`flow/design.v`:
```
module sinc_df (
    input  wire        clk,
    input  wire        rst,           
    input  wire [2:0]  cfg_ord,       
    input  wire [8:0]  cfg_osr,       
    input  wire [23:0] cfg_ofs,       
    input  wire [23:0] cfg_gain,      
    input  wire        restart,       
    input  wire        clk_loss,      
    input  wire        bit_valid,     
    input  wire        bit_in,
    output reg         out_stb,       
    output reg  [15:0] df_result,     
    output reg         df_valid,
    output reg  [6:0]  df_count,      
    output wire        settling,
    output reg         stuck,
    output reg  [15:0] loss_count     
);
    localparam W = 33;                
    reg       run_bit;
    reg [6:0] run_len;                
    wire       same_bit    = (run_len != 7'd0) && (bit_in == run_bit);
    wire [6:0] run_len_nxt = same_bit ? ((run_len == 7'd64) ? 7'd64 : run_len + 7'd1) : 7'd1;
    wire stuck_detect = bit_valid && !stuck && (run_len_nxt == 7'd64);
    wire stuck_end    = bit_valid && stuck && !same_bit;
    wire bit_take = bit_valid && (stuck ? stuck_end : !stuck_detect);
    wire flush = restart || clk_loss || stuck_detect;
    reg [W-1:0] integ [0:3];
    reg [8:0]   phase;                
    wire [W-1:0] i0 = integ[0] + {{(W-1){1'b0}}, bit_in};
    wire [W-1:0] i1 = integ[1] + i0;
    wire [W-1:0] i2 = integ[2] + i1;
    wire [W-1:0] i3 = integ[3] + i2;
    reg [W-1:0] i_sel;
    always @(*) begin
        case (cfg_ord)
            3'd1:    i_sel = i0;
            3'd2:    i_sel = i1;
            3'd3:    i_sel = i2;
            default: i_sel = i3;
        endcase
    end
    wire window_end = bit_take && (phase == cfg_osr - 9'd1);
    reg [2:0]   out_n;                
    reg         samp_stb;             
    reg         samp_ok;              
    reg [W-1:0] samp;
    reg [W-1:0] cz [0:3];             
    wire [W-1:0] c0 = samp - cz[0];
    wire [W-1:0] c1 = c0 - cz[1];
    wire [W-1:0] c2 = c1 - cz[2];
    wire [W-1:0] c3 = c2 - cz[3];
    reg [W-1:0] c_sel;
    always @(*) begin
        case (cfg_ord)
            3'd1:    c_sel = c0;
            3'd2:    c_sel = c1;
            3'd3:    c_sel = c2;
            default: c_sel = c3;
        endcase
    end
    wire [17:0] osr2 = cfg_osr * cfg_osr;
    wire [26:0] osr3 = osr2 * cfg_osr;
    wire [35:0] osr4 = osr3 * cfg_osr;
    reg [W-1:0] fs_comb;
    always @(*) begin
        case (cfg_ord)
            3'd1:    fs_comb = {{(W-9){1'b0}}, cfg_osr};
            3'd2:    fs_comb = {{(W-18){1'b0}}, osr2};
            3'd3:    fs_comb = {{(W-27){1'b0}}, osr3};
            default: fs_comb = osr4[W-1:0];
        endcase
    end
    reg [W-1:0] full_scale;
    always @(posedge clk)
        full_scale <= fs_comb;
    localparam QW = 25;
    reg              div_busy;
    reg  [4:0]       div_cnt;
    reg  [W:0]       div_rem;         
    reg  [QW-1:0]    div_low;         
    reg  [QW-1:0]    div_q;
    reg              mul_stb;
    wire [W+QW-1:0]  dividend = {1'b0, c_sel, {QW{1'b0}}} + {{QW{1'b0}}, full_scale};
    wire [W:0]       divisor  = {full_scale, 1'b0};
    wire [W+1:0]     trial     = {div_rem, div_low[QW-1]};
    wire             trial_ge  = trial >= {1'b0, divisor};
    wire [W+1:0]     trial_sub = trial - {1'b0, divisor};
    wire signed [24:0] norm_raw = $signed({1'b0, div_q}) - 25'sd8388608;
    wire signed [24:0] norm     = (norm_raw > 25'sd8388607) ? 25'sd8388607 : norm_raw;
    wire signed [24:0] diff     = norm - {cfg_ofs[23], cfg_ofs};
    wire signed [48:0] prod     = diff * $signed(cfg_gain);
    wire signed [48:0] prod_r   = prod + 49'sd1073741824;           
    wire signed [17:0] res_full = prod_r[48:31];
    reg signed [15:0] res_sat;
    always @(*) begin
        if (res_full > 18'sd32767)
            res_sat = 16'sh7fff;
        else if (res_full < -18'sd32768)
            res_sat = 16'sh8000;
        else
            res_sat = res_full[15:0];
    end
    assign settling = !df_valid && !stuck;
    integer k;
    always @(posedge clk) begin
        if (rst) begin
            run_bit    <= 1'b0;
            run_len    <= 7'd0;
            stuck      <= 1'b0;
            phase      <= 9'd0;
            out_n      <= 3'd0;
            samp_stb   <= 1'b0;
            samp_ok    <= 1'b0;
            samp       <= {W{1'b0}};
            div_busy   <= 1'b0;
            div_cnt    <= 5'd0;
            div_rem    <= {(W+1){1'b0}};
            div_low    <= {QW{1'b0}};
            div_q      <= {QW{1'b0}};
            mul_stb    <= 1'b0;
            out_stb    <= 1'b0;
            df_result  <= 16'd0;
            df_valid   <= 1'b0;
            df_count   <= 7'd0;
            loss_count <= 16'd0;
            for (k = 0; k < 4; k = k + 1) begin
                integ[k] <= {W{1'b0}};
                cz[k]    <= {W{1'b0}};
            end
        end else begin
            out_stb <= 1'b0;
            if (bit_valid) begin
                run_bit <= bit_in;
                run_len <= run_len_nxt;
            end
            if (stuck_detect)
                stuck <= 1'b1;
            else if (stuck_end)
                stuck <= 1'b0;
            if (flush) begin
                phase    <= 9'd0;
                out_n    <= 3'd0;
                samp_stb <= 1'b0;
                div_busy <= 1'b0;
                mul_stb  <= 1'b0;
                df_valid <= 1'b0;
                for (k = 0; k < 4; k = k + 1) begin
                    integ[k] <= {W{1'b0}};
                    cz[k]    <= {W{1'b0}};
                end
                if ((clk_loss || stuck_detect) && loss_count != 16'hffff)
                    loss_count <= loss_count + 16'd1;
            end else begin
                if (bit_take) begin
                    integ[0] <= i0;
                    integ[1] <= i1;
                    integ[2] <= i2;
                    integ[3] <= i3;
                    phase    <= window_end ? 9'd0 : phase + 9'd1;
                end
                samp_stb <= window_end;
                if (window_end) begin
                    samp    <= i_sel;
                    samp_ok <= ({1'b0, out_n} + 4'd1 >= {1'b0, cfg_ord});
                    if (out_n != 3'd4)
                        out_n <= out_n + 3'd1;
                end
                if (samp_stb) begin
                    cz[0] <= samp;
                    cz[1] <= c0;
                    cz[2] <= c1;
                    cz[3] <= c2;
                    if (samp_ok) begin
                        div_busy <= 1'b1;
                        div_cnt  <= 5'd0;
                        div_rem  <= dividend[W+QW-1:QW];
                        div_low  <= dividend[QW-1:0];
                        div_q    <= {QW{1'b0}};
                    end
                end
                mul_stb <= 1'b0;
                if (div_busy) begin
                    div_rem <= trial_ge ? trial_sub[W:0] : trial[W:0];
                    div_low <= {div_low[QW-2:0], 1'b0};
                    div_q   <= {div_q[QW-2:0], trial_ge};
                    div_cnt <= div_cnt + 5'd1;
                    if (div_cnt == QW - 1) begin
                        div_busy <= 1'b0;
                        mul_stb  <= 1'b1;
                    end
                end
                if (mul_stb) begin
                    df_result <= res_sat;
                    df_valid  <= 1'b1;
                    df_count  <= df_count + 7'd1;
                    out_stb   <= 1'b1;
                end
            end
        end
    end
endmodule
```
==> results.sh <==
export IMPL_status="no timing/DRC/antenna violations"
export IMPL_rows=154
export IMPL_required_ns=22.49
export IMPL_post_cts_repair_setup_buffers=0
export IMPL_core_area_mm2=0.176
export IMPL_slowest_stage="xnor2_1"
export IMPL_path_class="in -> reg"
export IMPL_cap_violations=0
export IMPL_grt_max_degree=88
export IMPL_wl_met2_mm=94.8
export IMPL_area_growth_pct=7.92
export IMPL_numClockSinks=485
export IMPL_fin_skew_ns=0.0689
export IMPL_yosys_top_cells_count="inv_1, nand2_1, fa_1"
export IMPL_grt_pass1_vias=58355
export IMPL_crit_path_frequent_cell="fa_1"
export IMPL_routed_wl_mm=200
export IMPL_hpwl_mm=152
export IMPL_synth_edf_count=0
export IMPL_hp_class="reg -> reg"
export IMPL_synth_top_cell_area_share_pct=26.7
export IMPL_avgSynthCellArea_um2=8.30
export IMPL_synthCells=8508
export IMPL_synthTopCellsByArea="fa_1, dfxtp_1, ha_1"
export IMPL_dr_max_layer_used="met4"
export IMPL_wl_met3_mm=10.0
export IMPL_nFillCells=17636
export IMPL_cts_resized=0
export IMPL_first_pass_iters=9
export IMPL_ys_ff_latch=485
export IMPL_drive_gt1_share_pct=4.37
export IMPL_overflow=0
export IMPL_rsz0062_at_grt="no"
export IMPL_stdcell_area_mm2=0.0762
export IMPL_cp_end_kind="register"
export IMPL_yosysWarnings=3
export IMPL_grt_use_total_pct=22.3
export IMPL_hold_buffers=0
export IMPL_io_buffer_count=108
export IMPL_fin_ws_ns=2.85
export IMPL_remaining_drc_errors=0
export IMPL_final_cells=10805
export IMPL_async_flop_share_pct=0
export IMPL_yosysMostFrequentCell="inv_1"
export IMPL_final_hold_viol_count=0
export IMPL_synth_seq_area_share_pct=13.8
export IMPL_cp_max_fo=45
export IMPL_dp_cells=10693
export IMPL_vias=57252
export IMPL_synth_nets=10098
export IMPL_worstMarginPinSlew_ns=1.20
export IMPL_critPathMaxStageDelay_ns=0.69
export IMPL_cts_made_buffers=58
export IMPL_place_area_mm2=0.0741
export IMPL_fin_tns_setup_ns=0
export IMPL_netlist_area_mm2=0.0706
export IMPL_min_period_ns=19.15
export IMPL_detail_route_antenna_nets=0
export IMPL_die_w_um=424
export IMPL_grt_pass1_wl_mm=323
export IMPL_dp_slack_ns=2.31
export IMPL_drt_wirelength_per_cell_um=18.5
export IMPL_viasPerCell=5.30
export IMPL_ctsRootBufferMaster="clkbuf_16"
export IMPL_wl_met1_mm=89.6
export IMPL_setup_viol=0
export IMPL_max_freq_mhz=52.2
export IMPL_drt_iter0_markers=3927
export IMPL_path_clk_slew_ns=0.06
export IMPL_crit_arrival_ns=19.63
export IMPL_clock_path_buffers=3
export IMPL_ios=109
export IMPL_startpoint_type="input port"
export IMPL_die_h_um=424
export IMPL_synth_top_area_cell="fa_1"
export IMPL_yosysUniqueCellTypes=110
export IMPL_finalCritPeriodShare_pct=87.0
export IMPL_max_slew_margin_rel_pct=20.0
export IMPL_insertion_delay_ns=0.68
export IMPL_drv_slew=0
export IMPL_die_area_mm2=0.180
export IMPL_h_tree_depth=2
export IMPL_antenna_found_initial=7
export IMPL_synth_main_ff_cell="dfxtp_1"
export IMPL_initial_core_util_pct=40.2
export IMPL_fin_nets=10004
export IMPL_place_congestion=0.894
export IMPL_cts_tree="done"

+ + + + + + +

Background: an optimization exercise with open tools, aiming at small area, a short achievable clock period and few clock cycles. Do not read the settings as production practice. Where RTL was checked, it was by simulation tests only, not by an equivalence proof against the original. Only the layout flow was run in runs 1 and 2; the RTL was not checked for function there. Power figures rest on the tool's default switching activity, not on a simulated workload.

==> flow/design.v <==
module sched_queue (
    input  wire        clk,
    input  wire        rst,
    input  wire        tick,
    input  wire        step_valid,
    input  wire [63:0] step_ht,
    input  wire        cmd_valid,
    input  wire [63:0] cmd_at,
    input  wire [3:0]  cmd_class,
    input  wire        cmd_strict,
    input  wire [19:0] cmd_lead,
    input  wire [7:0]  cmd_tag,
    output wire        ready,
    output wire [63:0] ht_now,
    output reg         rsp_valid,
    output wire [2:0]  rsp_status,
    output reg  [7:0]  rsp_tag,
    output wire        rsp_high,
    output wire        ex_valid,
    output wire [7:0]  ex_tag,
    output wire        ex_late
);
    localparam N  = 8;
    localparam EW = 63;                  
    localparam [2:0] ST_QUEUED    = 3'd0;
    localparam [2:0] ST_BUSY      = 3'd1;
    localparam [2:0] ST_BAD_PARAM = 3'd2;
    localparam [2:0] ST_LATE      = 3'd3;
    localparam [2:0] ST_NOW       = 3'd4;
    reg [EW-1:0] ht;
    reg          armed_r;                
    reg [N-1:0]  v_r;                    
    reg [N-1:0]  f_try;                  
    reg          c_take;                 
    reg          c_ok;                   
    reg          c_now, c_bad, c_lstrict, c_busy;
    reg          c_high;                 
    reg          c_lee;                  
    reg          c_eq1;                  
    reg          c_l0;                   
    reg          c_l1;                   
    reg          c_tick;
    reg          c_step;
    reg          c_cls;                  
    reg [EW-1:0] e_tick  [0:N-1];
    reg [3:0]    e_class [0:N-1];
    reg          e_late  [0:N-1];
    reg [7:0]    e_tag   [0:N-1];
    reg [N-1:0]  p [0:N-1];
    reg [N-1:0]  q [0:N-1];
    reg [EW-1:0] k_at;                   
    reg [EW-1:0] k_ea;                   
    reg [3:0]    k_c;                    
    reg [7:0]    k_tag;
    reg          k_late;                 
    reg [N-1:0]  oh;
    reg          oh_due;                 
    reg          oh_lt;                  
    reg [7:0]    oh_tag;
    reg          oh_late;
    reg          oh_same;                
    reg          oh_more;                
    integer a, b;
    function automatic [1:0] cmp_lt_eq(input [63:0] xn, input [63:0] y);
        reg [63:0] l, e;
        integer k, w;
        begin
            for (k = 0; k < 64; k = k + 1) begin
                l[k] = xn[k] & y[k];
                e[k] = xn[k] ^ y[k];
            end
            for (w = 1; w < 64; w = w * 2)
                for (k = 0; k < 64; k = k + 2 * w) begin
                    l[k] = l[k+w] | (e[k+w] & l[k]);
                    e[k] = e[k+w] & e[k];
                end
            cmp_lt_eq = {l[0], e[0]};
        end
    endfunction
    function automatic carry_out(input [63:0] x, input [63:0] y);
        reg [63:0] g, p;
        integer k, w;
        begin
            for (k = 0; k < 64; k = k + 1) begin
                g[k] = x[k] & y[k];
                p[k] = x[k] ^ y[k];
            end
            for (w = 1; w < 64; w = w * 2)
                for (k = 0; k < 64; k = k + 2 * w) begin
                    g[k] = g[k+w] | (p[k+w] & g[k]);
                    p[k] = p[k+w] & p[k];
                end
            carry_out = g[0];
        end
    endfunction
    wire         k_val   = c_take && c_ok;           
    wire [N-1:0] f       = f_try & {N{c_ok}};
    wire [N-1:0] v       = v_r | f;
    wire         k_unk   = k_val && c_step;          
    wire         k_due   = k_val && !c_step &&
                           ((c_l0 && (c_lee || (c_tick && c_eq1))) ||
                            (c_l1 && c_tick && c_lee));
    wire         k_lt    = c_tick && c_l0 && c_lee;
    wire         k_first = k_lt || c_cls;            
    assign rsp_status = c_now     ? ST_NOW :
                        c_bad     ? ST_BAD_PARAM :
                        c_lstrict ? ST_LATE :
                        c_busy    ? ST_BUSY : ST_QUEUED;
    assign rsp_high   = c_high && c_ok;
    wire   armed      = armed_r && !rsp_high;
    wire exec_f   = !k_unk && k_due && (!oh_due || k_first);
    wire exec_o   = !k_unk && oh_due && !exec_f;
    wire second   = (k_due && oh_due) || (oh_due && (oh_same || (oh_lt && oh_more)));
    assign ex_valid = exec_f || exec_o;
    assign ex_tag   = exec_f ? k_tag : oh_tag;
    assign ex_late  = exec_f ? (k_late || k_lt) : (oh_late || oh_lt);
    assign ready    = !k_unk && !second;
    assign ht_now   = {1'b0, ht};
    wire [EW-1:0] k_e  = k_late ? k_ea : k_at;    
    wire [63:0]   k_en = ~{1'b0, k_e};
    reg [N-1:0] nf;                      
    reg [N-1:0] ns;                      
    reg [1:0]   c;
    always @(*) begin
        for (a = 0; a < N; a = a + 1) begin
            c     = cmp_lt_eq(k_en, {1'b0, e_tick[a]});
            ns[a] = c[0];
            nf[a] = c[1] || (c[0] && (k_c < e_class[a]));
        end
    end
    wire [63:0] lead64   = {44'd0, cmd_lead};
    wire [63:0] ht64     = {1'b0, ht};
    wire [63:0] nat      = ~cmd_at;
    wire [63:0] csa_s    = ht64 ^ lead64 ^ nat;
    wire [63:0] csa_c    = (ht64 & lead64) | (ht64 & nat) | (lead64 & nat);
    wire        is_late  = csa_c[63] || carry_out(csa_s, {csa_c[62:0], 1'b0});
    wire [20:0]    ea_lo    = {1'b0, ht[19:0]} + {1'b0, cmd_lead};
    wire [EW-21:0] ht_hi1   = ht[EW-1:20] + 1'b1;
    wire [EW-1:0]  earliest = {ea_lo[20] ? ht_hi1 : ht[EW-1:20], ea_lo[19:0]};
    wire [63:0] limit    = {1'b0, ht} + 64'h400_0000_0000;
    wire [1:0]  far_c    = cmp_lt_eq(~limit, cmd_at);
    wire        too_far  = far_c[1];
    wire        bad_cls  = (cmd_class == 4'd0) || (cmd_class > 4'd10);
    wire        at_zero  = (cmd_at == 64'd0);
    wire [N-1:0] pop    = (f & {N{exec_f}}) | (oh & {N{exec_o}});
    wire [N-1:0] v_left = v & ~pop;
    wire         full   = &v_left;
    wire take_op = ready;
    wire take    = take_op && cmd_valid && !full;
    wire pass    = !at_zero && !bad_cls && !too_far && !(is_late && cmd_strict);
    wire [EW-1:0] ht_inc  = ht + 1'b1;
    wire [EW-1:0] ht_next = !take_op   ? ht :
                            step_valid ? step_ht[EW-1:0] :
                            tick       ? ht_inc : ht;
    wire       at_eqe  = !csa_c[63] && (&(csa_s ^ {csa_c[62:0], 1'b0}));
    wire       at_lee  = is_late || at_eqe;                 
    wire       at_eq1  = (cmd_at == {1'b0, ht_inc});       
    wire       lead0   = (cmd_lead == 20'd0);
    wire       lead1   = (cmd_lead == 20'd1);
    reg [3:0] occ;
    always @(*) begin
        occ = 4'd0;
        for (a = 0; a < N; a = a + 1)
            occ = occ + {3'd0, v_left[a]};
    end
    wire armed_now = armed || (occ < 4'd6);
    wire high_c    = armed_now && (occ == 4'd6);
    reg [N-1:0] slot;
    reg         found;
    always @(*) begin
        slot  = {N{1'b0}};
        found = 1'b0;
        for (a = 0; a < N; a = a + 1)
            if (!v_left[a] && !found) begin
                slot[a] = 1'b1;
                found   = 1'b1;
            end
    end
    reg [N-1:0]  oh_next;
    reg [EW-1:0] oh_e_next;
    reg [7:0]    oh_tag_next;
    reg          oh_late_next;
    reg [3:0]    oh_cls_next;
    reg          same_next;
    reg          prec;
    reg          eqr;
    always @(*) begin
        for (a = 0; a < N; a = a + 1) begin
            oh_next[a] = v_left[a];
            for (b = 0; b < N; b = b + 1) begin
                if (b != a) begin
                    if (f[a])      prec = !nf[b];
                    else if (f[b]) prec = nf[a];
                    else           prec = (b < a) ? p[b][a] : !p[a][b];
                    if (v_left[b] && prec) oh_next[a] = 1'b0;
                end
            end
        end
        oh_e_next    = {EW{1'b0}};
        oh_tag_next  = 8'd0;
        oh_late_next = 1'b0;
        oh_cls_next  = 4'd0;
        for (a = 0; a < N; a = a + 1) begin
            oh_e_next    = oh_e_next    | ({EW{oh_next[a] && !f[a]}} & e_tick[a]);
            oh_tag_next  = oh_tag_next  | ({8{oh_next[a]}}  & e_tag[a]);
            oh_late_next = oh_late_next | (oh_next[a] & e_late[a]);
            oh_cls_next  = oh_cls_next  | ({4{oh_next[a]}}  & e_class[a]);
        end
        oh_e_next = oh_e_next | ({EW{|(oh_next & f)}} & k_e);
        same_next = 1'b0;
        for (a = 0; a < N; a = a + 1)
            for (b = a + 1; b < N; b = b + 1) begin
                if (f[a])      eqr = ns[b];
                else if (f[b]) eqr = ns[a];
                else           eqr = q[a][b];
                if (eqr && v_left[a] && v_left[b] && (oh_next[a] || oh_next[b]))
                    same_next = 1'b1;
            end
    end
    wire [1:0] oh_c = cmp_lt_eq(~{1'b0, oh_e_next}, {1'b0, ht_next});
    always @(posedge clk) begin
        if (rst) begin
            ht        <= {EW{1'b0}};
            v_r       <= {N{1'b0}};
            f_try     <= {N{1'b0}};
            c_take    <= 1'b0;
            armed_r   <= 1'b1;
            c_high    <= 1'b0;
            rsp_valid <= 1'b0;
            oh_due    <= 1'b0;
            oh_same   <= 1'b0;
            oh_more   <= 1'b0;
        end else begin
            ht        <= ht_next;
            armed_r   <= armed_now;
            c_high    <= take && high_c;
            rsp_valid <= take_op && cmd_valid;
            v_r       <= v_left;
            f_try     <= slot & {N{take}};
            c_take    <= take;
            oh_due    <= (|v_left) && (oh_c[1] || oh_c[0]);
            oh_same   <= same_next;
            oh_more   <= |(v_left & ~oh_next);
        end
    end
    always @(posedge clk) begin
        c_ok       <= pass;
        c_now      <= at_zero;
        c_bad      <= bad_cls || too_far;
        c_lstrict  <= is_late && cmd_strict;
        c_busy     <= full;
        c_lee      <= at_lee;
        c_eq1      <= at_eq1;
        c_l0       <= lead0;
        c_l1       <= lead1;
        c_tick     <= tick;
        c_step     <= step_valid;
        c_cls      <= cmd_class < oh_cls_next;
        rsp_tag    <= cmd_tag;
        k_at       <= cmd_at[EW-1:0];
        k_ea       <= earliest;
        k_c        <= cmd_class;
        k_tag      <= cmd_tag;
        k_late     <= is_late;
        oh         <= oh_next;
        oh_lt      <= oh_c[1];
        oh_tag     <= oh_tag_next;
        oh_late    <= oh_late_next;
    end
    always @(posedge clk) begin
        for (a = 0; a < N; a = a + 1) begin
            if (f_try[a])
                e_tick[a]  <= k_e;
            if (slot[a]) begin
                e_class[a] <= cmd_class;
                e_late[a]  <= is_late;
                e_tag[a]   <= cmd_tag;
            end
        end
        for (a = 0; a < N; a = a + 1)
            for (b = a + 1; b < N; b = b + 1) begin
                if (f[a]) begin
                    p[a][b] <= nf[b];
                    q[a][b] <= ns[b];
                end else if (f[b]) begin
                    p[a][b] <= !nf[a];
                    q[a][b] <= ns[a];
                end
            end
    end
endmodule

+ + + + + + +

What you should do — Exactly how many lines in the material above mention the word "dividend"? Give the number and nothing besides.

Exercise output — 3